System Level Website Failures – Technical, Process, and Organization

In BC, we recently had a windstorm that knocked out power in the province for over 700,000 people, some for 4 days.  One of the most difficult parts of the outage was that the BC Hydro Website that provides outage updates also went out at the same time. This made it very difficult for people without power decide on what to do, where to go, what to do with the food in the refrigerator, etc. and made for many unhappy customers.

Many critical websites are complex systems, and fail more often than desired.  A good example was the failure of the ObamaCare’s HealthCare.gov website launch where there were serious technical problems at the rollout, which has subsequently taken about 6 months to fix the major issues. On launch day, as soon as the website hit about 2,000 simultaneous users, the website performance became unusable, which was an issue since on the first day, 250,000 simultaneous users tried to get access to the website. There are many other problems with the Healthcare.gov, as that project had large budget overruns, with $1.7 Billion dollars spent, which is about 10 times more than budget and what it should have cost. There are also lasting data and security problems with the website and internal database.

healthcare.gov-crash-1

The majority of the root causes of the Healthcare.gov failure were systems-level failures in all three major dimensions of any complex system delivery: technical, process, and organization.

  1. Technical: The system design used an outdated 1990’s database server model that doesn’t scale well with many concurrent users, as opposed to using a more typical e-commerce server model that can scale with users.
  2. Process: The system development process used a waterfall approach to build most of the website and then test it, vs. an agile approach where you test the important parts all throughout the development process.  Additionally there was very little testing during the development.  They were even off by a factor of five on the concurrent user requirement.
  3. Organization: The organizational system of the Government and the Contractor were poor with too many delays, last minute changes, poor subcontracting, poor reporting, and poor coordination.

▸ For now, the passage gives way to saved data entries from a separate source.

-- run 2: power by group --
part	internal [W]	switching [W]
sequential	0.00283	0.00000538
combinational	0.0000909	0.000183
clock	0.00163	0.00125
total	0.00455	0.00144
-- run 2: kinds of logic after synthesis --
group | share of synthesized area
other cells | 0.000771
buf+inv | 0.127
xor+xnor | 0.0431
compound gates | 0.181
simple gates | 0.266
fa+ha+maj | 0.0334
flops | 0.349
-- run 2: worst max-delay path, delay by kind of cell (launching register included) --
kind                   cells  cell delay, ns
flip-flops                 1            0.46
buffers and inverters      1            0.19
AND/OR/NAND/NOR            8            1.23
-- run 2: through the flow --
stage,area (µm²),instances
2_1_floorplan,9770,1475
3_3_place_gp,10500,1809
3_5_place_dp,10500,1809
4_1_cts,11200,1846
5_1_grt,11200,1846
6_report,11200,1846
## config.mk

```make
export PLATFORM = sky130hd
export DESIGN_NAME = board_watchdog_io_control
export DESIGN_NICKNAME = d
export VERILOG_FILES = /design/src/logic/wdio_pkg.sv /design/src/logic/wd_counter.sv /design/src/logic/board_watchdog_io_control.sv
export SDC_FILE = /design/constraint.sdc
export NUM_CORES = 1
export LEC_CHECK = 0
export ABC_AREA = 1
export BUFFER_PORTS_ARGS = -buffer_cell sky130_fd_sc_hd__buf_2
export CAP_MARGIN = 10
export CORE_MARGIN = 2
export CORE_UTILIZATION = 45
export CTS_CLUSTER_SIZE = 14
export DETAILED_ROUTE_END_ITERATION = 7
export GPL_ROUTABILITY_DRIVEN = 0
export PLACE_DENSITY = 0.76
export SYNTH_ARGS = -nofsm -noshare
export SYNTH_HDL_FRONTEND = slang
export SYNTH_HIERARCHICAL = 1
export SYNTH_SLANG_ARGS = --single-unit
```

## constraint.sdc

```tcl
create_clock -name i_clk -period 3 [get_ports i_clk]
set_clock_uncertainty 0.15 [all_clocks]
set_input_delay 0.15 -clock i_clk [delete_from_list [all_inputs] [get_ports i_clk]]
set_output_delay 0.15 -clock i_clk [all_outputs]
set_load 0.01 [all_outputs]
```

BC Hydro is conducting a root case investigation of their website failure.  Perhaps the root cause was a simple and isolated issue, but I am interested to hear when the investigation is done on whether the failure had similar systems-level causes like the HealthCare.gov launch failure. For any complex interrelated technical, process and organizational complex problem, the Systems Approach is the best way to develop a solution that satisfies the overall needs and meets the expected behaviours of the system.